To: The Semi;Colon Nation - I Received Disturbing News Tonight - A New 2010 Sundance Update
I experienced a very Good High followed by a Low Low – and it all happened in 20 minutes with one phone call from the onc as I was leaving work.
Let me back up just a minute...
Buzzard had opened up a post at Christmas on what we all wanted for the holidays - I wanted "health" for everyone on the Board, or at least Peace and Calm for the holidays.
Personally, all I wanted was a new Golden Retriever puppy for me and my wife. We’ve been working with a couple who’s had us on a waiting list for close to a year – we missed the Christmas litter, but they told us we were still on the list and in line for a new Golden puppy for late January.
And she sent me pictures of this beautiful new furry angel, so golden and so pure – I was smiling ear to ear and had that proud feeling you must get when you are having a baby. I was so proud to finally see this little face and picture him being with us - it became REAL that very instant. I might be a “Papa” again and it was so emotional to think that this guy might be coming to take Sundance’s place. I wasn’t sure if I could ever “love” again, but after seeing that Angel’s face, I fell hook, line, and sinker.
So, I was on a high when I left work and started to drive off the parking lot – and then…I received a call marked Private Call and I pulled over to pick it up, because my onc had been trying to get a hold of me but my phone had gone dead and was just checking voicemails when the call came in. I figured it had to be him, and it was.
What I have not told you, was that I had a follow-up CT scan on Dec29th of 2009. It was supposed to be pre-cautionary and just routine – the onc just wanted to see how things were looking following the DaVinci surgery.
I did not post, because I did not want to waste everyone’s time and I figured the scans would be “all clear.” Especially after just having tumors removed from my lung.
My surgeon had wanted to wait until Mar2010, but the onc wanted it right away, so I went ahead and did it – now, I’m glad that I did.
There’s a NEW spot on my lung now – much bigger than the other ones just removed, which mercifully were benign. I’m not sure how we missed this during the surgery but with all of the hoopla surrounding that surgery, I guess we just missed it. It was not present on the last CT scan just 3 months ago.
So, now we’re back to where I was 7-months ago when I joined the board – another tumor and wondering if it is Cancer or is it just benign like the others? Sort of like “Is it Live or is it Memorex?” That’s for the Ol’Timers who still remember what cassette tapes are, LOL
At this point, he is not sure what he is looking at – he has run this back through Dr. D, (Mr. DaVinci) and is waiting to hear back what his opinion is of this new mass. The early talk from our phone conversation today is Radiation to the Lungs (no way as I said in my articles) or another lung surgery – Craig vs DaVinci Part II.
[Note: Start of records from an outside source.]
==> src/hw/rtl/tgc_pkg.sv <==
// ============================================================================
// tgc_pkg
// Shared types, constants and codes for the touch gesture classifier.
// ============================================================================
`timescale 1ns / 1ps
`default_nettype none

package tgc_pkg;

	localparam int AVG_COUNT = 8;
	localparam int FILL_W    = $clog2(AVG_COUNT + 1);
	localparam int SUM_W     = 16;
	localparam int COORD_W   = 12;
	localparam int POS_W     = 13;
	localparam int EL_W      = 10;
	localparam int STEP_W    = $clog2(SUM_W);

	localparam int ADDR_W    = 4;
	localparam int DATA_W    = 32;

	localparam logic [1:0] REG_CLICK_THRESHOLD  = 2'd0;
	localparam logic [1:0] REG_PRESS_DELAY_MS   = 2'd1;
	localparam logic [1:0] REG_DRAG_SPEED_LIMIT = 2'd2;

	localparam logic [7:0]  CLICK_THRESHOLD_RST  = 8'd10;
	localparam logic [11:0] PRESS_DELAY_MS_RST   = 12'd100;
	localparam logic [7:0]  DRAG_SPEED_LIMIT_RST = 8'd50;

	typedef enum logic [1:0] {
		PH_RELEASED = 2'd0,
		PH_PRESSING = 2'd1,
		PH_DRAGGING = 2'd2
	} phase_t;

	typedef enum logic [2:0] {
		G_NONE       = 3'd0,
		G_PRESSED    = 3'd1,
		G_HELD       = 3'd2,
		G_DRAG_START = 3'd3,
		G_DRAG_MOVE  = 3'd4,
		G_CLICKED    = 3'd5,
		G_RELEASED   = 3'd6
	} gesture_t;

	typedef enum logic [1:0] {
		ST_IDLE = 2'd0,
		ST_INIT = 2'd1,
		ST_DIV  = 2'd2,
		ST_FIN  = 2'd3
	} ctrl_state_t;

	typedef struct packed {
		logic [7:0]  click_threshold;
		logic [11:0] press_delay_ms;
		logic [7:0]  drag_speed_limit;
	} cfg_t;

	typedef struct packed {
		logic accept;
		logic div_init;
		logic div_step;
		logic commit;
	} cmd_t;

	typedef struct packed {
		logic out_free;
	} status_t;

endpackage

`default_nettype wire

==> src/hw/rtl/tgc_if.sv <==
// ============================================================================
// tgc_if
// Valid/ready channels for touch samples and gesture results.
// ============================================================================
`timescale 1ns / 1ps
`default_nettype none

interface tgc_sample_if;
	logic                                valid;
	logic                                ready;
	logic                                touch_valid;
	logic [tgc_pkg::COORD_W-1:0]         touch_x;
	logic [tgc_pkg::COORD_W-1:0]         touch_y;
	logic [tgc_pkg::EL_W-1:0]            elapsed_ms;

	modport source (output valid, touch_valid, touch_x, touch_y, elapsed_ms, input ready);
	modport sink (input valid, touch_valid, touch_x, touch_y, elapsed_ms, output ready);
endinterface

interface tgc_result_if;
	logic                                valid;
	logic                                ready;
	logic [2:0]                          gesture;
	logic signed [tgc_pkg::POS_W-1:0]    pos_x;
	logic signed [tgc_pkg::POS_W-1:0]    pos_y;

	modport source (output valid, gesture, pos_x, pos_y, input ready);
	modport sink (input valid, gesture, pos_x, pos_y, output ready);
endinterface

`default_nettype wire

==> src/hw/rtl/touch_gesture_classifier.sv <==
// ============================================================================
// touch_gesture_classifier
// Touch sample to gesture classifier with press-qualify delay and averaging.
// ============================================================================
// Takes one touch sample per transaction and returns exactly one gesture
// transaction for it. A sample occupies the block through an accept step, a
// divider load, the bit-serial sum/fill divide (one divider per axis, both
// stepping in lock step) and a commit, which waits while the result channel
// still holds a previous result; the next sample is taken right after the
// commit. Configuration is written through the APB port at byte addresses 0
// (click threshold), 4 (press delay) and 8 (drag speed limit); the user must
// write it only while no sample is in flight, which the block itself does not
// enforce. A new press delay takes effect at the next reload of the qualify
// countdown.
`timescale 1ns / 1ps
`default_nettype none

module touch_gesture_classifier (
	input  wire logic                          clk,
	input  wire logic                          arst_n,
	tgc_sample_if.sink                         sample,
	tgc_result_if.source                       result,
	input  wire logic                          psel,
	input  wire logic                          penable,
	input  wire logic                          pwrite,
	input  wire logic [tgc_pkg::ADDR_W-1:0]    paddr,
	input  wire logic [tgc_pkg::DATA_W-1:0]    pwdata,
	output logic      [tgc_pkg::DATA_W-1:0]    prdata,
	output logic                               pready
);

	tgc_pkg::cfg_t    cfg;
	tgc_pkg::cmd_t    cmd;
	tgc_pkg::status_t status;
	logic             in_ready;
	logic             out_valid;
	logic [2:0]       out_gesture;
	logic signed [tgc_pkg::POS_W-1:0] out_pos_x, out_pos_y;

	tgc_regs u_regs (
		.clk     (clk),
		.arst_n  (arst_n),
		.psel    (psel),
		.penable (penable),
		.pwrite  (pwrite),
		.paddr   (paddr),
		.pwdata  (pwdata),
		.prdata  (prdata),
		.pready  (pready),
		.cfg     (cfg)
	);

	tgc_ctrl u_ctrl (
		.clk      (clk),
		.arst_n   (arst_n),
		.in_valid (sample.valid),
		.in_ready (in_ready),
		.status   (status),
		.cmd      (cmd)
	);

	tgc_dp u_dp (
		.clk         (clk),
		.arst_n      (arst_n),
		.cmd         (cmd),
		.status      (status),
		.cfg         (cfg),
		.touch_valid (sample.touch_valid),
		.touch_x     (sample.touch_x),
		.touch_y     (sample.touch_y),
		.elapsed_ms  (sample.elapsed_ms),
		.out_valid   (out_valid),
		.out_ready   (result.ready),
		.out_gesture (out_gesture),
		.out_pos_x   (out_pos_x),
		.out_pos_y   (out_pos_y)
	);

	assign sample.ready   = in_ready;
	assign result.valid   = out_valid;
	assign result.gesture = out_gesture;
	assign result.pos_x   = out_pos_x;
	assign result.pos_y   = out_pos_y;

endmodule

`default_nettype wire

==> src/hw/rtl/tgc_regs.sv <==
// ============================================================================
// tgc_regs
// APB configuration registers: click threshold, press delay, drag speed limit.
// ============================================================================
`timescale 1ns / 1ps
`default_nettype none

module tgc_regs (
	input  wire logic                          clk,
	input  wire logic                          arst_n,
	input  wire logic                          psel,
	input  wire logic                          penable,
	input  wire logic                          pwrite,
	input  wire logic [tgc_pkg::ADDR_W-1:0]    paddr,
	input  wire logic [tgc_pkg::DATA_W-1:0]    pwdata,
	output logic      [tgc_pkg::DATA_W-1:0]    prdata,
	output logic                               pready,
	output tgc_pkg::cfg_t                      cfg
);

	tgc_pkg::cfg_t cfg_q;
	logic [1:0]    idx;
	logic          wr_en;

	assign idx    = paddr[3:2];
	assign wr_en  = psel && penable && pwrite;
	assign pready = 1'b1;
	assign cfg    = cfg_q;

	always_ff @(posedge clk or negedge arst_n) begin
		if (!arst_n) begin
			cfg_q.click_threshold  <= tgc_pkg::CLICK_THRESHOLD_RST;
			cfg_q.press_delay_ms   <= tgc_pkg::PRESS_DELAY_MS_RST;
			cfg_q.drag_speed_limit <= tgc_pkg::DRAG_SPEED_LIMIT_RST;
		end else if (wr_en) begin
			case (idx)
				tgc_pkg::REG_CLICK_THRESHOLD:  cfg_q.click_threshold  <= pwdata[7:0];
				tgc_pkg::REG_PRESS_DELAY_MS:   cfg_q.press_delay_ms   <= pwdata[11:0];
				tgc_pkg::REG_DRAG_SPEED_LIMIT: cfg_q.drag_speed_limit <= pwdata[7:0];
				default: ;
			endcase
		end
	end

	always_comb begin
		case (idx)
			tgc_pkg::REG_CLICK_THRESHOLD:  prdata = {24'd0, cfg_q.click_threshold};
			tgc_pkg::REG_PRESS_DELAY_MS:   prdata = {20'd0, cfg_q.press_delay_ms};
			tgc_pkg::REG_DRAG_SPEED_LIMIT: prdata = {24'd0, cfg_q.drag_speed_limit};
			default:                       prdata = '0;
		endcase
	end

endmodule

`default_nettype wire

==> src/hw/rtl/tgc_ctrl.sv <==
// ============================================================================
// tgc_ctrl
// Sequencer: accept, divider load, bit-serial divide, result commit.
// ============================================================================
`timescale 1ns / 1ps
`default_nettype none

module tgc_ctrl (
	input  wire logic               clk,
	input  wire logic               arst_n,
	input  wire logic               in_valid,
	output logic                    in_ready,
	input  wire tgc_pkg::status_t   status,
	output tgc_pkg::cmd_t           cmd
);

	tgc_pkg::ctrl_state_t          state_q, state_d;
	logic [tgc_pkg::STEP_W-1:0]    step_q;

	localparam logic [tgc_pkg::STEP_W-1:0] LAST_STEP = tgc_pkg::STEP_W'(tgc_pkg::SUM_W - 1);

	always_ff @(posedge clk or negedge arst_n) begin
		if (!arst_n) begin
			state_q <= tgc_pkg::ST_IDLE;
			step_q  <= '0;
		end else begin
			state_q <= state_d;
			if (cmd.div_init)
				step_q <= '0;
			else if (cmd.div_step)
				step_q <= step_q + 1'b1;
		end
	end

	always_comb begin
		state_d      = state_q;
		in_ready     = 1'b0;
		cmd          = '0;
		case (state_q)
			tgc_pkg::ST_IDLE: begin
				in_ready   = 1'b1;
				cmd.accept = in_valid;
				if (in_valid)
					state_d = tgc_pkg::ST_INIT;
			end
			tgc_pkg::ST_INIT: begin
				cmd.div_init = 1'b1;
				state_d      = tgc_pkg::ST_DIV;
			end
			tgc_pkg::ST_DIV: begin
				cmd.div_step = 1'b1;
				if (step_q == LAST_STEP)
					state_d = tgc_pkg::ST_FIN;
			end
			tgc_pkg::ST_FIN: begin
				if (status.out_free) begin
					cmd.commit = 1'b1;
					state_d    = tgc_pkg::ST_IDLE;
				end
			end
			default: state_d = tgc_pkg::ST_IDLE;
		endcase
	end

endmodule

`default_nettype wire

==> src/hw/rtl/tgc_dp.sv <==
// ============================================================================
// tgc_dp
// Datapath: qualify countdown, averagers, serial dividers, gesture decode,
// result register.
// ============================================================================
`timescale 1ns / 1ps
`default_nettype none

module tgc_dp (
	input  wire logic                              clk,
	input  wire logic                              arst_n,
	input  wire tgc_pkg::cmd_t                     cmd,
	output tgc_pkg::status_t                       status,
	input  wire tgc_pkg::cfg_t                     cfg,
	input  wire logic                              touch_valid,
	input  wire logic [tgc_pkg::COORD_W-1:0]       touch_x,
	input  wire logic [tgc_pkg::COORD_W-1:0]       touch_y,
	input  wire logic [tgc_pkg::EL_W-1:0]          elapsed_ms,
	output logic                                   out_valid,
	input  wire logic                              out_ready,
	output logic [2:0]                             out_gesture,
	output logic signed [tgc_pkg::POS_W-1:0]       out_pos_x,
	output logic signed [tgc_pkg::POS_W-1:0]       out_pos_y
);

	localparam int CW = tgc_pkg::COORD_W;
	localparam int SW = tgc_pkg::SUM_W;
	localparam int FW = tgc_pkg::FILL_W;
	localparam int PW = tgc_pkg::POS_W;
	localparam logic [FW-1:0] AVG_FULL = FW'(tgc_pkg::AVG_COUNT);
	localparam logic [SW-1:0] AVG_DIV  = SW'(tgc_pkg::AVG_COUNT);

	// per-sample state
	logic [CW-1:0]     rx_q, ry_q;
	logic              qual_q;
	logic [11:0]       qrem_q;
	logic [11:0]       qrem_dec;

	// averagers
	logic [SW-1:0]     sum_x_q, sum_y_q;
	logic [FW-1:0]     fill_q;
	logic [SW-1:0]     sum_x_d, sum_y_d;
	logic [FW-1:0]     fill_d;

	// dividers
	logic [SW-1:0]     quot_x_q, quot_y_q;
	logic [FW-1:0]     rem_x_q, rem_y_q;
	logic [SW-1:0]     quot_x_d, quot_y_d;
	logic [FW-1:0]     rem_x_d, rem_y_d;

	// gesture state
	tgc_pkg::phase_t   phase_q, phase_d;
	logic [CW-1:0]     press_x_q, press_y_q, last_x_q, last_y_q;
	logic [CW-1:0]     press_x_d, press_y_d, last_x_d, last_y_d;
	logic              lost;

	logic [CW-1:0]     ax, ay;
	tgc_pkg::gesture_t g;
	logic [PW-1:0]     ox, oy;
	logic [PW-1:0]     dx, dy;

	logic              out_valid_q;
	logic [2:0]        gest_q;
	logic [PW-1:0]     pos_x_q, pos_y_q;

	function automatic logic [CW-1:0] abs_diff(input logic [CW-1:0] a, input logic [CW-1:0] b);
		return (a > b) ? a - b : b - a;
	endfunction

	assign qrem_dec = (qrem_q > {2'b00, elapsed_ms}) ? qrem_q - {2'b00, elapsed_ms} : '0;

	always_comb begin
		if (fill_q < AVG_FULL) begin
			fill_d  = fill_q + 1'b1;
			sum_x_d = sum_x_q + SW'(touch_x);
			sum_y_d = sum_y_q + SW'(touch_y);
		end else begin
			fill_d  = fill_q;
			sum_x_d = sum_x_q - sum_x_q / AVG_DIV + SW'(touch_x);
			sum_y_d = sum_y_q - sum_y_q / AVG_DIV + SW'(touch_y);
		end
	end

	// one restoring-division step per axis
	always_comb begin
		logic [FW:0] tx, ty;
		tx       = {rem_x_q, quot_x_q[SW-1]};
		ty       = {rem_y_q, quot_y_q[SW-1]};
		quot_x_d = {quot_x_q[SW-2:0], tx >= {1'b0, fill_q}};
		quot_y_d = {quot_y_q[SW-2:0], ty >= {1'b0, fill_q}};
		rem_x_d  = (tx >= {1'b0, fill_q}) ? FW'(tx - {1'b0, fill_q}) : tx[FW-1:0];
		rem_y_d  = (ty >= {1'b0, fill_q}) ? FW'(ty - {1'b0, fill_q}) : ty[FW-1:0];
	end

	assign ax = quot_x_q[CW-1:0];
	assign ay = quot_y_q[CW-1:0];
	assign dx = {1'b0, ax} - {1'b0, last_x_q};
	assign dy = {1'b0, ay} - {1'b0, last_y_q};

	always_comb begin
		g         = tgc_pkg::G_NONE;
		ox        = {1'b0, rx_q};
		oy        = {1'b0, ry_q};
		phase_d   = phase_q;
		press_x_d = press_x_q;
		press_y_d = press_y_q;
		last_x_d  = last_x_q;
		last_y_d  = last_y_q;
		lost      = 1'b0;
		if (qual_q) begin
			case (phase_q)
				tgc_pkg::PH_PRESSING: begin
					if (abs_diff(press_x_q, ax) > CW'(cfg.click_threshold) ||
					    abs_diff(press_y_q, ay) > CW'(cfg.click_threshold)) begin
						g        = tgc_pkg::G_DRAG_START;
						last_x_d = ax;
						last_y_d = ay;
						ox       = '0;
						oy       = '0;
						phase_d  = tgc_pkg::PH_DRAGGING;
					end else begin
						g  = tgc_pkg::G_HELD;
						ox = {1'b0, press_x_q};
						oy = {1'b0, press_y_q};
					end
				end
				tgc_pkg::PH_DRAGGING: begin
					g = tgc_pkg::G_DRAG_MOVE;
					if (abs_diff(ax, last_x_q) > CW'(cfg.drag_speed_limit) ||
					    abs_diff(ay, last_y_q) > CW'(cfg.drag_speed_limit)) begin
						ox = '0;
						oy = '0;
					end else begin
						ox = dx;
						oy = dy;
					end
					last_x_d = ax;
					last_y_d = ay;
				end
				default: begin
					press_x_d = ax;
					press_y_d = ay;
					g         = tgc_pkg::G_PRESSED;
					ox        = {1'b0, ax};
					oy        = {1'b0, ay};
					phase_d   = tgc_pkg::PH_PRESSING;
				end
			endcase
		end else if (phase_q != tgc_pkg::PH_RELEASED) begin
			g       = (phase_q == tgc_pkg::PH_PRESSING) ? tgc_pkg::G_CLICKED
			                                            : tgc_pkg::G_RELEASED;
			ox      = {1'b0, press_x_q};
			oy      = {1'b0, press_y_q};
			lost    = 1'b1;
			phase_d = tgc_pkg::PH_RELEASED;
		end
	end

	always_ff @(posedge clk or negedge arst_n) begin
		if (!arst_n) begin
			qrem_q    <= tgc_pkg::PRESS_DELAY_MS_RST;
			sum_x_q   <= '0;
			sum_y_q   <= '0;
			fill_q    <= '0;
			phase_q   <= tgc_pkg::PH_RELEASED;
			press_x_q <= '0;
			press_y_q <= '0;
			last_x_q  <= '0;
			last_y_q  <= '0;
			qual_q    <= 1'b0;
			out_valid_q <= 1'b0;
		end else begin
			if (cmd.accept) begin
				qrem_q <= qrem_dec;
				qual_q <= touch_valid && (qrem_dec == '0);
				if (touch_valid && (qrem_dec == '0)) begin
					sum_x_q <= sum_x_d;
					sum_y_q <= sum_y_d;
					fill_q  <= fill_d;
				end
			end
			if (cmd.commit) begin
				phase_q   <= phase_d;
				press_x_q <= press_x_d;
				press_y_q <= press_y_d;
				last_x_q  <= last_x_d;
				last_y_q  <= last_y_d;
				if (lost) begin
					qrem_q  <= cfg.press_delay_ms;
					sum_x_q <= '0;
					sum_y_q <= '0;
					fill_q  <= '0;
				end
			end
			if (cmd.commit)
				out_valid_q <= 1'b1;
			else if (out_ready)
				out_valid_q <= 1'b0;
		end
	end

	always_ff @(posedge clk) begin
		if (cmd.accept) begin
			rx_q <= touch_x;
			ry_q <= touch_y;
		end
		if (cmd.div_init) begin
			quot_x_q <= sum_x_q;
			quot_y_q <= sum_y_q;
			rem_x_q  <= '0;
			rem_y_q  <= '0;
		end else if (cmd.div_step) begin
			quot_x_q <= quot_x_d;
			quot_y_q <= quot_y_d;
			rem_x_q  <= rem_x_d;
			rem_y_q  <= rem_y_d;
		end
		if (cmd.commit) begin
			gest_q  <= g;
			pos_x_q <= ox;
			pos_y_q <= oy;
		end
	end

	assign status.out_free = !out_valid_q || out_ready;
	assign out_valid       = out_valid_q;
	assign out_gesture     = gest_q;
	assign out_pos_x       = pos_x_q;
	assign out_pos_y       = pos_y_q;

endmodule

`default_nettype wire

==> src/flat_wrapper.sv <==
// flat-port wrapper written by rule: the top's interface ports become plain ports
module touch_gesture_classifier_flat 
  (clk, arst_n, psel, penable, pwrite, paddr, pwdata, prdata, pready, sample_valid, sample_touch_valid, sample_touch_x, sample_touch_y, sample_elapsed_ms, sample_ready, result_valid, result_gesture, result_pos_x, result_pos_y, result_ready);
  tgc_sample_if sample_i ();
  tgc_result_if result_i ();
  input  wire logic clk;
  input  wire logic arst_n;
  input  wire logic psel;
  input  wire logic penable;
  input  wire logic pwrite;
  input  wire logic [tgc_pkg::ADDR_W-1:0] paddr;
  input  wire logic [tgc_pkg::DATA_W-1:0] pwdata;
  output logic      [tgc_pkg::DATA_W-1:0] prdata;
  output logic pready;
  input wire logic [$bits(sample_i.valid)-1:0] sample_valid;
  input wire logic [$bits(sample_i.touch_valid)-1:0] sample_touch_valid;
  input wire logic [$bits(sample_i.touch_x)-1:0] sample_touch_x;
  input wire logic [$bits(sample_i.touch_y)-1:0] sample_touch_y;
  input wire logic [$bits(sample_i.elapsed_ms)-1:0] sample_elapsed_ms;
  output wire logic [$bits(sample_i.ready)-1:0] sample_ready;
  output wire logic [$bits(result_i.valid)-1:0] result_valid;
  output wire logic [$bits(result_i.gesture)-1:0] result_gesture;
  output wire logic [$bits(result_i.pos_x)-1:0] result_pos_x;
  output wire logic [$bits(result_i.pos_y)-1:0] result_pos_y;
  input wire logic [$bits(result_i.ready)-1:0] result_ready;
  assign sample_i.valid = sample_valid;
  assign sample_i.touch_valid = sample_touch_valid;
  assign sample_i.touch_x = sample_touch_x;
  assign sample_i.touch_y = sample_touch_y;
  assign sample_i.elapsed_ms = sample_elapsed_ms;
  assign sample_ready = sample_i.ready;
  assign result_valid = result_i.valid;
  assign result_gesture = result_i.gesture;
  assign result_pos_x = result_i.pos_x;
  assign result_pos_y = result_i.pos_y;
  assign result_i.ready = result_ready;
  touch_gesture_classifier u_core (.clk(clk), .arst_n(arst_n), .sample(sample_i), .result(result_i), .psel(psel), .penable(penable), .pwrite(pwrite), .paddr(paddr), .pwdata(pwdata), .prdata(prdata), .pready(pready));
endmodule
==> config.mk <==
export PLATFORM = sky130hd
export DESIGN_NAME = touch_gesture_classifier_flat
export DESIGN_NICKNAME = d
export VERILOG_FILES = /design/src/hw/rtl/tgc_pkg.sv /design/src/hw/rtl/tgc_if.sv /design/src/hw/rtl/touch_gesture_classifier.sv /design/src/hw/rtl/tgc_regs.sv /design/src/hw/rtl/tgc_ctrl.sv /design/src/hw/rtl/tgc_dp.sv /design/src/flat_wrapper.sv
export SDC_FILE = /design/constraint.sdc
export NUM_CORES = 1
export LEC_CHECK = 0
export BUFFER_PORTS_ARGS = -buffer_cell sky130_fd_sc_hd__buf_4
export CAP_MARGIN = 40
export CORE_MARGIN = 1
export CORE_UTILIZATION = 35
export CTS_CLUSTER_DIAMETER = 40
export DETAILED_ROUTE_END_ITERATION = 6
export PLACE_DENSITY_LB_ADDON = 0.3
export SLEW_MARGIN = 10
export SYNTH_ARGS = -nofsm -noshare
export SYNTH_HDL_FRONTEND = slang
export SYNTH_HIERARCHICAL = 1
export SYNTH_SLANG_ARGS = --single-unit
==> constraint.sdc <==
create_clock -name clk -period 10.6 [get_ports clk]
set_input_delay 0.53 -clock clk [delete_from_list [all_inputs] [get_ports clk]]
set_output_delay 0.53 -clock clk [all_outputs]
set_load 0.1 [all_outputs]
We will probably end up doing a PET scan next after they confer and give me their opinions – if the PET scan lights up, then it’s back to DaVinci for me more than likely, it's the only way to really know and give me an answer one way or the other. I’m still no way over the first round with that machine with my rehab. Still got plenty of healing left to do. Where they put the chest tube hurts so bad, well it just hurts really bad still. All I can do right now is just wait and see.
He told me not to worry – but guess what I worried and thought about it all the way home and as I’m writing this to you. I did not feel sorry for myself, but rather just got sad at again having to deal with this again after 6-years of this BS – as Al Pacino said in Godfather III, “Just when you try and break away, they pull you back in.”
I teared up a little thinking about another surgery and whatever else might or might not come – I got briefly upset and then got the “1000 yard stare” just weighing the options as I creeped along in traffic in my metal coffin (my truck) along with thousands of other drivers, completely oblivious to their presence.
So Buzzard, you can see how your Lung Exray post was “impeccable timing.” Because as you and I and many of us tell folks not to worry about scans and their consequences and live your life, when It comes your turn again to take that spin in the barrel, it again brings forth many memories and stirs up the anxietes of what you could be facing one way or the other and what you have to “wade through” on our individual journies towards Good Health and Wellness.
I thought maybe after 6-years that I could finally catch a break, if only for a short time – and I did, I got 24-days worth this time through. It’s possible that this won’t be Cancer and possibly another benign tumor – probably going to take a surgery to find out for sure though.
I’ll just have to take it one day at a time – it is comforting to have ALL OF YOU to talk about this with tonight – I’m alone again tonight, Kim on the night shift. I have not told her anything yet and don’t plan to for a day or so until I get some info – she is so happy to see those puppy pics, that I can’t rain on her parade tonight…I’m afraid it would just about BUST HER WIDE OPEN. She has been through so much and is at the end of her rope – and she if fighting her own health problems and I don’t want to worry her just yet. I will tell her, so don’t worry about that.
My TV debut was “bumped” here in the Metroplex due to the weather stories – but is schedule to air now on Jan21st, 2010 – so when I get the link, I will post it. I want you to see it more than ever now –it’s a good story.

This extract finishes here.